The new policy could have a strong impact in Buffalo, where the Bills have long had a reputation for hosting some of the rowdiest fans in the NFL.
Previous Buffalo News reports, confirmed by the Bills, show security and law-enforcement officers arresting or ejecting anywhere from 75 to 150 fans per game in recent years. That averages out to less than one-fifth of 1 percent of a sellout crowd, but it's still much more than a handful of fans.
"I think it's an opportunity to continue to educate our fans," Bills Chief Executive Officer Russ Brandon said of the new policy. "Our focus is, and has been, that any irresponsible conduct is not tolerated in the facility or the parking lots. Ninety-eight percent of our fans are very responsible. It's our job to limit the irresponsible behavior that impacts other fans."
The Bills' new policy, starting with today's home opener against the Kansas City Chiefs, calls for giving ejected or arrested fans a card with information about the online course. Those fans also are mailed a letter from the team's director of guest services, informing them that they're not invited back to the stadium or allowed to purchase tickets.
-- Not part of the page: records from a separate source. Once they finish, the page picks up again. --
<file path="config.mk">
export PLATFORM = sky130hd
export DESIGN_NAME = flash_copy_erase_sequencer
export DESIGN_NICKNAME = d
export VERILOG_FILES = /design/src/core/fces_skid_buf.v /design/src/core/flash_copy_erase_sequencer.v
export VERILOG_INCLUDE_DIRS = /design/src /design/src/core
export SDC_FILE = /design/constraint.sdc
export NUM_CORES = 1
export LEC_CHECK = 0
export BUFFER_PORTS_ARGS = -buffer_cell sky130_fd_sc_hd__buf_2
export CAP_MARGIN = 20
export CORE_AREA = 2 2 131 261
export CTS_BUF_LIST = sky130_fd_sc_hd__clkbuf_16
export DETAILED_ROUTE_END_ITERATION = 8
export DIE_AREA = 0 0 133 263
export PLACE_DENSITY = 0.55
export SLEW_MARGIN = 5
export SYNTH_ARGS = -nofsm -noshare
export SYNTH_HDL_FRONTEND = slang
export SYNTH_SLANG_ARGS = --single-unit
</file>
<file path="constraint.sdc">
create_clock -name clk_sys -period 6.3 [get_ports clk_sys]
set_input_delay 1.575 -clock clk_sys [delete_from_list [all_inputs] [get_ports clk_sys]]
set_output_delay 1.575 -clock clk_sys [all_outputs]
set_load 0.1 [all_outputs]
</file>
<file path="src/core/fces_defs.vh">
`ifndef FCES_DEFS_VH
`define FCES_DEFS_VH
`define FCES_OFS_SPEED      16'h0000
`define FCES_OFS_COUNT      16'h0001
`define FCES_OFS_ADDR_HI    16'h0002
`define FCES_OFS_ADDR_LO    16'h0003
`define FCES_OFS_DATA       16'h0004
`define FCES_PAGE_MASK      16'hFFC0
`define FCES_PROTECT_ADDR   16'hFFFE
`define FCES_WDOG_BASE      16'h0048
`define FCES_WDOG_LEAD      16'h0004
`define FCES_WDOG_PERIOD    16'h0100
`define FCES_ERASE_UNITS    24'h0010
`define FCES_ERASE_MUL      24'h044C
`define FCES_SPEED_MIN      8'h06
`define FCES_SPEED_MAX      8'h20
`define FCES_BUF_DEPTH      2
`endif

</file>
<file path="src/core/fces_skid_buf.v">
`timescale 1ns/1ps
`default_nettype none
module fces_skid_buf
(
    // clock and reset
    input  wire        clk,
    input  wire        rstN,
    // fill side
    input  wire        inValid,
    input  wire [7:0]  inData,
    output wire        inReady,
    // drain side
    output wire        outValid,
    input  wire        outReady,
    output wire [7:0]  outData
);
    reg  [7:0] entry_reg [0:1];
    reg        rdPtr_reg;
    reg        wrPtr_reg;
    reg  [1:0] count_reg;
    wire       push;
    wire       pop;
    assign inReady  = (count_reg != 2'h2);
    assign outValid = (count_reg != 2'h0);
    assign outData  = entry_reg[rdPtr_reg];
    assign push     = inValid && inReady;
    assign pop      = outValid && outReady;
    always @(posedge clk or negedge rstN)
    begin
        if (!rstN)
        begin
            rdPtr_reg <= 1'b0;
            wrPtr_reg <= 1'b0;
            count_reg <= 2'h0;
            entry_reg[0] <= 8'h00;
            entry_reg[1] <= 8'h00;
        end
        else
        begin
            if (push)
            begin
                entry_reg[wrPtr_reg] <= inData;
                wrPtr_reg <= ~wrPtr_reg;
            end
            if (pop)
                rdPtr_reg <= ~rdPtr_reg;
            if (push && !pop)
                count_reg <= count_reg + 2'h1;
            else if (pop && !push)
                count_reg <= count_reg - 2'h1;
        end
    end
endmodule // fces_skid_buf
`default_nettype wire

</file>
<file path="src/core/flash_copy_erase_sequencer.v">
`timescale 1ns/1ps
`default_nettype none
`include "fces_defs.vh"
module flash_copy_erase_sequencer
(
    // clock and reset
    input  wire        clk_sys,
    input  wire        reset_n,
    // request from software
    input  wire        reqCopy,
    input  wire        reqErase,
    input  wire [15:0] paramBlockBase,
    input  wire        intMaskIn,
    output wire        busy,
    output reg         done,
    output reg         eraseRefused,
    // ram port
    output reg         ramRd,
    output reg         ramWr,
    output reg  [15:0] ramAddr,
    output reg  [7:0]  ramWrData,
    input  wire [7:0]  ramRdData,
    // flash port
    output reg         flashRd,
    output reg  [15:0] flashAddr,
    input  wire [7:0]  flashRdData,
    output reg         erasePage,
    output reg         eraseMass,
    output reg  [15:0] eraseAddr,
    input  wire        protectHit,
    // system
    input  wire        testHighVoltage,
    output reg         intMaskOut,
    output reg         watchdogService
);
    localparam [10:0] S_IDLE  = 11'h001;
    localparam [10:0] S_SPEED = 11'h002;
    localparam [10:0] S_COUNT = 11'h004;
    localparam [10:0] S_AHI   = 11'h008;
    localparam [10:0] S_ALO   = 11'h010;
    localparam [10:0] S_DECID = 11'h020;
    localparam [10:0] S_FRD   = 11'h040;
    localparam [10:0] S_FCAP  = 11'h080;
    localparam [10:0] S_ERASE = 11'h100;
    localparam [10:0] S_DONE  = 11'h200;
    localparam [10:0] S_PCHK  = 11'h400;

    reg  [1:0]  rstSync_reg;
    wire        rstN;
    reg  [10:0] state_reg;
    reg         isErase_reg;
    reg  [15:0] base_reg;
    reg  [7:0]  speed_reg;
    reg  [7:0]  count_reg;
    reg  [7:0]  rdLeft_reg;
    reg  [15:0] fAddr_reg;
    reg  [15:0] wrAddr_reg;
    reg  [7:0]  wrLeft_reg;
    reg  [23:0] eraseCnt_reg;
    reg  [15:0] wdogCnt_reg;
    reg         savedMask_reg;
    reg         bufPush;
    wire        bufReady;
    wire        bufValid;
    wire [7:0]  bufData;
    wire        drain;

    always @(posedge clk_sys or negedge reset_n)
    begin
        if (!reset_n)
            rstSync_reg <= 2'b00;
        else
            rstSync_reg <= {rstSync_reg[0], 1'b1};
    end
    assign rstN = rstSync_reg[1];

    assign busy  = (state_reg != S_IDLE);
    assign drain = bufValid && (wrLeft_reg != 8'h00);

    fces_skid_buf u_buf
    (
        .clk      (clk_sys),
        .rstN     (rstN),
        .inValid  (bufPush),
        .inData   (flashRdData),
        .inReady  (bufReady),
        .outValid (bufValid),
        .outReady (1'b1),
        .outData  (bufData)
    );

    always @*
    begin
        bufPush = (state_reg == S_FCAP);
    end

    always @(posedge clk_sys or negedge rstN)
    begin
        if (!rstN)
        begin
            state_reg <= S_IDLE;
            isErase_reg <= 1'b0;
            base_reg <= 16'h0000;
            speed_reg <= 8'h00;
            count_reg <= 8'h00;
            rdLeft_reg <= 8'h00;
            fAddr_reg <= 16'h0000;
            wrAddr_reg <= 16'h0000;
            wrLeft_reg <= 8'h00;
            eraseCnt_reg <= 24'h000000;
            wdogCnt_reg <= 16'h0000;
            savedMask_reg <= 1'b0;
            done <= 1'b0;
            eraseRefused <= 1'b0;
            ramRd <= 1'b0;
            ramWr <= 1'b0;
            ramAddr <= 16'h0000;
            ramWrData <= 8'h00;
            flashRd <= 1'b0;
            flashAddr <= 16'h0000;
            erasePage <= 1'b0;
            eraseMass <= 1'b0;
            eraseAddr <= 16'h0000;
            intMaskOut <= 1'b0;
            watchdogService <= 1'b0;
        end
        else
        begin
            done <= 1'b0;
            ramRd <= 1'b0;
            ramWr <= 1'b0;
            flashRd <= 1'b0;
            watchdogService <= 1'b0;
            if (state_reg == S_IDLE)
                intMaskOut <= intMaskIn;
            // drain buffer into data array in order
            if (drain)
            begin
                ramWr <= 1'b1;
                ramAddr <= wrAddr_reg;
                ramWrData <= bufData;
                wrAddr_reg <= wrAddr_reg + 16'h0001;
                wrLeft_reg <= wrLeft_reg - 8'h01;
            end
            // watchdog service during erase only
            if (isErase_reg && busy)
            begin
                if (wdogCnt_reg == 16'h0000)
                begin
                    watchdogService <= 1'b1;
                    wdogCnt_reg <= `FCES_WDOG_PERIOD;
                end
                else
                    wdogCnt_reg <= wdogCnt_reg - 16'h0001;
            end
            case (state_reg)
                S_IDLE:
                begin
                    if (reqCopy || reqErase)
                    begin
                        isErase_reg <= reqErase && !reqCopy;
                        savedMask_reg <= intMaskIn;
                        if (reqErase && !reqCopy)
                            intMaskOut <= 1'b1;
                        base_reg <= paramBlockBase;
                        // no service before the speed-based count is loaded
                        wdogCnt_reg <= `FCES_WDOG_PERIOD;
                        ramRd <= 1'b1;
                        ramAddr <= paramBlockBase + `FCES_OFS_SPEED;
                        eraseRefused <= 1'b0;
                        state_reg <= S_SPEED;
                    end
                end
                S_SPEED:
                begin
                    ramRd <= 1'b1;
                    ramAddr <= base_reg + `FCES_OFS_COUNT;
                    state_reg <= S_COUNT;
                end
                S_COUNT:
                begin
                    speed_reg <= ramRdData;
                    ramRd <= 1'b1;
                    ramAddr <= base_reg + `FCES_OFS_ADDR_HI;
                    state_reg <= S_AHI;
                end
                S_AHI:
                begin
                    count_reg <= ramRdData;
                    ramRd <= 1'b1;
                    ramAddr <= base_reg + `FCES_OFS_ADDR_LO;
                    // first service at 72 + 3*speed cycles from request
                    wdogCnt_reg <= `FCES_WDOG_BASE - `FCES_WDOG_LEAD
                        + {6'h00, speed_reg, 2'b00} - {8'h00, speed_reg};
                    state_reg <= S_ALO;
                end
                S_ALO:
                begin
                    fAddr_reg[15:8] <= ramRdData;
                    state_reg <= S_DECID;
                end
                S_DECID:
                begin
                    fAddr_reg[7:0] <= ramRdData;
                    rdLeft_reg <= count_reg;
                    wrLeft_reg <= count_reg;
                    wrAddr_reg <= base_reg + `FCES_OFS_DATA;
                    eraseAddr <= {fAddr_reg[15:8], ramRdData};
                    // 16 + 1100*speed bus cycles, 4.0..5.5 ms over 1.5..8 MHz
                    eraseCnt_reg <= `FCES_ERASE_UNITS
                        + `FCES_ERASE_MUL * {16'h0000, speed_reg};
                    if (!isErase_reg)
                        state_reg <= S_FRD;
                    else if ({fAddr_reg[15:8], ramRdData} == `FCES_PROTECT_ADDR)
                    begin
                        if (testHighVoltage)
                        begin
                            eraseMass <= 1'b1;
                            state_reg <= S_ERASE;
                        end
                        else
                        begin
                            eraseRefused <= 1'b1;
                            state_reg <= S_DONE;
                        end
                    end
                    else
                    begin
                        eraseAddr <= {fAddr_reg[15:8], ramRdData} & `FCES_PAGE_MASK;
                        state_reg <= S_PCHK;
                    end
                end
                // protect input follows the page base set one cycle before
                S_PCHK:
                begin
                    if (protectHit && !testHighVoltage)
                    begin
                        eraseRefused <= 1'b1;
                        state_reg <= S_DONE;
                    end
                    else
                    begin
                        erasePage <= 1'b1;
                        state_reg <= S_ERASE;
                    end
                end
                S_FRD:
                begin
                    if (rdLeft_reg == 8'h00)
                    begin
                        if (wrLeft_reg == 8'h00 && !bufValid)
                            state_reg <= S_DONE;
                    end
                    else if (bufReady)
                    begin
                        flashRd <= 1'b1;
                        flashAddr <= fAddr_reg;
                        fAddr_reg <= fAddr_reg + 16'h0001;
                        rdLeft_reg <= rdLeft_reg - 8'h01;
                        state_reg <= S_FCAP;
                    end
                end
                S_FCAP:
                begin
                    state_reg <= S_FRD;
                end
                S_ERASE:
                begin
                    if (eraseCnt_reg == 24'h000000)
                    begin
                        erasePage <= 1'b0;
                        eraseMass <= 1'b0;
                        state_reg <= S_DONE;
                    end
                    else
                        eraseCnt_reg <= eraseCnt_reg - 24'h000001;
                end
                S_DONE:
                begin
                    done <= 1'b1;
                    intMaskOut <= savedMask_reg;
                    isErase_reg <= 1'b0;
                    state_reg <= S_IDLE;
                end
                default:
                begin
                    state_reg <= S_IDLE;
                end
            endcase
        end
    end
endmodule // flash_copy_erase_sequencer
`default_nettype wire

</file>
==> results of run 1 <==
## cell type report
type | instances | share of cell area
clock buffers | 23 | 0.0388
clock inverters | 19 | 0.0171
inverters | 51 | 0.0129
multi-input cells | 1143 | 0.481
flip-flops and latches | 220 | 0.372
well taps | 432 | 0.0365
repair buffers | 116 | 0.0420
## path summary, 6_finish.rpt
check	startpoint	endpoint	slack, ns	cells after the start
setup reg to reg	speed_reg[7]	eraseCnt_reg[15]	1.64	15
hold / removal	rstSync_reg[1]	wdogCnt_reg[14]	0.34	0
min in group clk_sys	rstSync_reg[0]	rstSync_reg[1]	0.35	0
setup / recovery	speed_reg[7]	eraseCnt_reg[15]	1.64	15
max in group asynchronous	rstSync_reg[1]	wrAddr_reg[9]	4.53	1
hold reg to reg	rstSync_reg[1]	wdogCnt_reg[14]	0.34	0
## cells by family (layout without fill, tap and decap cells)
group | Yosys count | count (layout) | share of synthesized area
adder cells (fa/ha/maj) | 74 | 74 | 0.0748
other | 1 | 1 | 0.000287
AND/OR/NAND/NOR | 635 | 635 | 0.233
buffers and inverters | 119 | 209 | 0.0363
multiplexers | 37 | 37 | 0.0301
flip-flops | 220 | 220 | 0.421
XOR/XNOR | 84 | 84 | 0.0562
AO/OA/AOI/OAI | 312 | 312 | 0.149
## layer usage
metal	GRT usage	vias to the layer above
li1	-	5356
met1	0.223	5439
met2	0.449	253
met3	0.0206	102
met4	0.108	0
met5	0	-
## critical path, delay by kind of cell (launching register included)
family	cells	cell delay [ns]
adder cells (fa/ha/maj)	5	1.69
AO/OA/AOI/OAI	3	0.93
AND/OR/NAND/NOR	3	0.74
flip-flops	1	0.44
multiplexers	1	0.40
buffers and inverters	3	0.36
## stage by stage
step	util	setup WS [ns]	instances
after floorplan	-	2.18	1482
after global placement	0.426	1.66	1962
after detailed placement	0.426	1.60	1962
after CTS	0.452	1.56	2004
after global routing	0.452	1.29	2004
final	0.452	1.64	2004
## synth_stat cells, types with 12 or more instances
master    instances  area [um2]
dfrtp_1         219        5480
xnor2_1          49         429
nor2_1          115         432
clkbuf_1         49         184
xor2_1           35         307
o21ai_0          92         460
nand3_1          40         200
buf_2            12        60.1
mux2_2           19         214
nor3_1           31         155
nor4_1           23         144
ha_1             67         838
o22ai_1          12        75.1
o22a_1           14         123
and3_1           17         106
a31oi_1          15        93.8
inv_1            49         184
nand4_1          18         113
a21oi_1          91         455
nand2_1         290        1090
a21o_1           14         105
mux2i_1          18         180
==> out/qor.txt, run 1 <==
Min Hold Slack: 0.344 ns
Slew Limit Headroom: 0.332
Max reg flops: 24
FFs w/ async S/R, synth: 1.00
GRT Overall Usage: 0.223
First-pass GRT wire length: 62100 um
Via/cell ratio: 5.56
Post-route cell area: 14800 um2
Post-synthesis cell count: 1482
Clock slew at reported path FFs: 0.07 ns
DP HPWL: 28900 um
Yosys reg bits: 220
H-tree levels: 1
Worst Path Required: 6.74 ns
Post-layout nets: 1668
CTS tree: built
CTS Sinks: 220
Core Area: 32800 um2
Share of layout cells above drive strength 1: 0.130
Most frequent cells in the layout: 290 x nand2_1, 218 x dfrtp_1, 115 x nor2_1
Kind of end point of the critical path: flop
Setup bufs post-CTS: 0
Initial Util: 0.399
Seq/Total Area, Yosys: 0.421
Max Fclk: 215 MHz
Metal2 WL: 22100 um
Post-route ant nets: 0
Wire per inst: 19.4 um
DRC Markers: 0
Commonest non-fill, non-tap cell in the layout: nand2_1
Final period util: 0.740
Vias: 11200
Final setup vio count: 0
Initial antenna violation count: 0
Number of global-route vias before repair: 11600
MaxCap Viol Count: 0
CP cell instances: inv_1 -> ha_1 -> inv_1 -> fa_1 -> inv_1 -> fa_1 -> ha_1 -> ha_1 -> a21oi_1 -> mux2_2 -> nor4_2 -> nand4_1 -> a211oi_1 -> nor3_1 -> o31ai_1
Later-pin clock latency in the skew report: 0.53 ns
Met3 wire length: 1140 um
Final min period: 4.66 ns
CTS Buf Count: 23
CTS root buf: clkbuf_16
Final hold vios: 0
Post-synth EDFFs: 0
Sequential Area: 5510 um2
CP Max Fanout: 9
Number of nets in the synthesized netlist: 1595
Unique masters post-synth: 86
RSZ-0062 raised after global routing: false
Largest net degree at the start of global routing: 174
Crit path launch type: flop
Drt first-iter violations: 443
Post-DP Area: 14000 um2
Multi-input gate area: 7120 um2
Syn. warnings: 0
Worst Tran Pin Value: 1.00 ns
Clock Tree Buf Depth: 3
Rows: 94
Die area: 35000 um2
Highest-delay cell along the critical path: dfrtp_1
Setup_tns: 0 ns
Final GP Congestion: 0.919
Die height: 263 um
Post-synthesis average cell area: 8.83 um2
Top-Level Pins: 105
Top FF cell, synth: dfrtp_1
Max layer used: met4
I/O Buffers: 104
Layout area overhead: 13.3%
WL final: 38800 um
GRT overflow: 0
CTS Hold Bufs: 0
Fillcell total: 3271
Post_cts resized: 0
Worst Setup Path Type: flop to flop
Clock Skew: 0.00976 ns
Post-synthesis cell area: 13100 um2
Die W: 133 um
Ant. Diodes: 0
Initial DRT Pass Iterations: 5
Metal-1 WL: 13800 um
Hold WC Path Type: flop to async pin
Status: complete, no violations
Crit path DAT: 5.10 ns
Critical Path Max Stage Delay: 0.44 ns
Max-slew violations: 0
Power of run 1 is left out: the tool's default activity adds up to more than one toggle a clock period on the data nets, which glitch-free logic cannot reach.
==> inputs of run 2 (changes only) <==
- PLACE_DENSITY: 0.55 -> 0.53
- clock period: 6.3 -> 4.5 ns (I/O delays scaled with it)
==> run 2 against run 1 <==
Against the previous run:
- sequential cell count unchanged
- via count decreased by 0.50%
- first-iteration DRC count increased by 49%
==> out/qor.txt, run 2 (synthesis gave the netlist of run 1 again) <==
Clock Tree Buf Depth: 3 (unchanged)
WL final: 39000 um (+0.45%)
Critical Path Max Stage Delay: 0.50 ns (+0.06 ns)
Via/cell ratio: 5.50 (-1.1%)
MaxCap Viol Count: 0 (unchanged)
Initial Util: 0.399 (unchanged)
DRC Markers: 0 (unchanged)
Kind of end point of the critical path: flop
CP Max Fanout: 6 (-3)
Final min period: 4.30 ns (-0.358 ns)
Clock Skew: 0.00884 ns (-0.000925 ns)
Crit path launch type: flop
Max reg flops: 24 (unchanged)
I/O Buffers: 104 (unchanged)
Die W: 133 um (unchanged)
Later-pin clock latency in the skew report: 0.53 ns (about the same)
Share of layout cells above drive strength 1: 0.138 (+0.00785)
Clock slew at reported path FFs: 0.06 ns (about the same)
Max Fclk: 232 MHz (+8.3%)
Wire per inst: 19.4 um (-0.15%)
Post-layout nets: 1680 (+0.72%)
Initial antenna violation count: 0 (unchanged)
CTS Buf Count: 23 (unchanged)
Layout area overhead: 13.5%
Initial DRT Pass Iterations: 4 (-1)
Flop-to-flop setup slack: 0.20 ns (-1.44 ns)
CTS tree: built
CTS Hold Bufs: 0 (unchanged)
Hold WC Path Type: flop to async pin
Rows: 94 (unchanged)
Crit path DAT: 4.71 ns (-0.39 ns)
Final hold vios: 0 (unchanged)
Pre-CTS setup slack: 0.121 ns (-1.47 ns)
Highest-delay cell along the critical path: fa_1
Status: complete, no violations
H-tree levels: 1 (unchanged)
Die area: 35000 um2 (unchanged)
Start of the worst register-to-register path: speed_reg[6]
First-pass GRT wire length: 62100 um (about the same)
Largest net degree at the start of global routing: 144 (-17%)
Final GP Congestion: 0.885 (-3.7%)
DP HPWL: 29300 um (+1.4%)
Drt first-iter violations: 658 (+49%)
Ant. Diodes: 0 (unchanged)
Core Area: 32800 um2 (unchanged)
Number of global-route vias before repair: 11600 (-0.14%)
Commonest non-fill, non-tap cell in the layout: nand2_1
Final setup vio count: 0 (unchanged)
Worst R2R End: eraseCnt_reg[17]
Max-slew violations: 0 (unchanged)
Worst Setup Path Type: flop to flop
Setup ws final: 0.198 ns (-1.44 ns)
Crit path top cell by count: ha_1
Setup bufs post-CTS: 0 (unchanged)
Top-Level Pins: 105 (unchanged)
Vias: 11100 (-0.50%)
Most frequent cells in the layout: 290 x nand2_1, 218 x dfrtp_1, 115 x nor2_1
GRT overflow: 0 (unchanged)
R2R depth: 13 (-2)
Worst Path Required: 4.91 ns (-1.83 ns)
CP cell instances: buf_4 -> ha_1 -> ha_1 -> ha_1 -> fa_1 -> ha_1 -> nor3b_1 -> o211ai_1 -> nor4b_4 -> nand4_1 -> a211oi_1 -> xnor2_1 -> o22a_1
Die height: 263 um (unchanged)
Slew Limit Headroom: 0.255 (-0.0767)
GRT Overall Usage: 0.224 (+0.000989)
Final period util: 0.956 (+0.216)
CTS root buf: clkbuf_16
Post-route ant nets: 0 (unchanged)
Worst Tran Pin Value: 1.11 ns (+0.106 ns)
CTS Sinks: 220 (unchanged)
## run 2: cell types whose count changed in the layout (fill, tap and decap cells not counted), moves of 2 or more
cell,previous run,this run
clkinvlp_4,4,1
a21oi_2,0,2
buf_4,11,22
a21oi_1,91,89
clkinv_2,0,5
bufinv_16,6,3
## run 2: repair_timing
action                                  CTS  global route
hold endpoints to repair                  0             0
resized for setup                         0             4
endpoints found under the setup margin    0             3
## run 2: metal layers
layer  wire length (um)  up-vias  GRT usage
met4               1740        0      0.103
met2              22200      241      0.449
met1              13900     5405      0.227
met5                  0        -          0
met3               1230       86     0.0216
li1                   -     5362          -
Once they successfully complete the class, which costs $65, those fans are back in the team's good graces, welcome at the stadium and allowed to buy tickets. A portion of that $65 goes to the Bills Alumni Foundation and Mothers Against Drunk Driving.
There already are hints about how the list might work, as seen at MetLife Stadium, the East Rutherford, N.J., home of both the New York Jets and Giants. That stadium already had the policy in place.
The MetLife "list" has roughly 100 names, while about 200 fans are back in good graces after having taken the course and written a letter of apology, said Daniel DeLorenzi, the stadium's security director. He's the one who calls it the list of the unforgiven.
"Most people take it seriously," DeLorenzi said "I think it's worked great. We've never had any of our fans who have taken the class get in trouble a second time."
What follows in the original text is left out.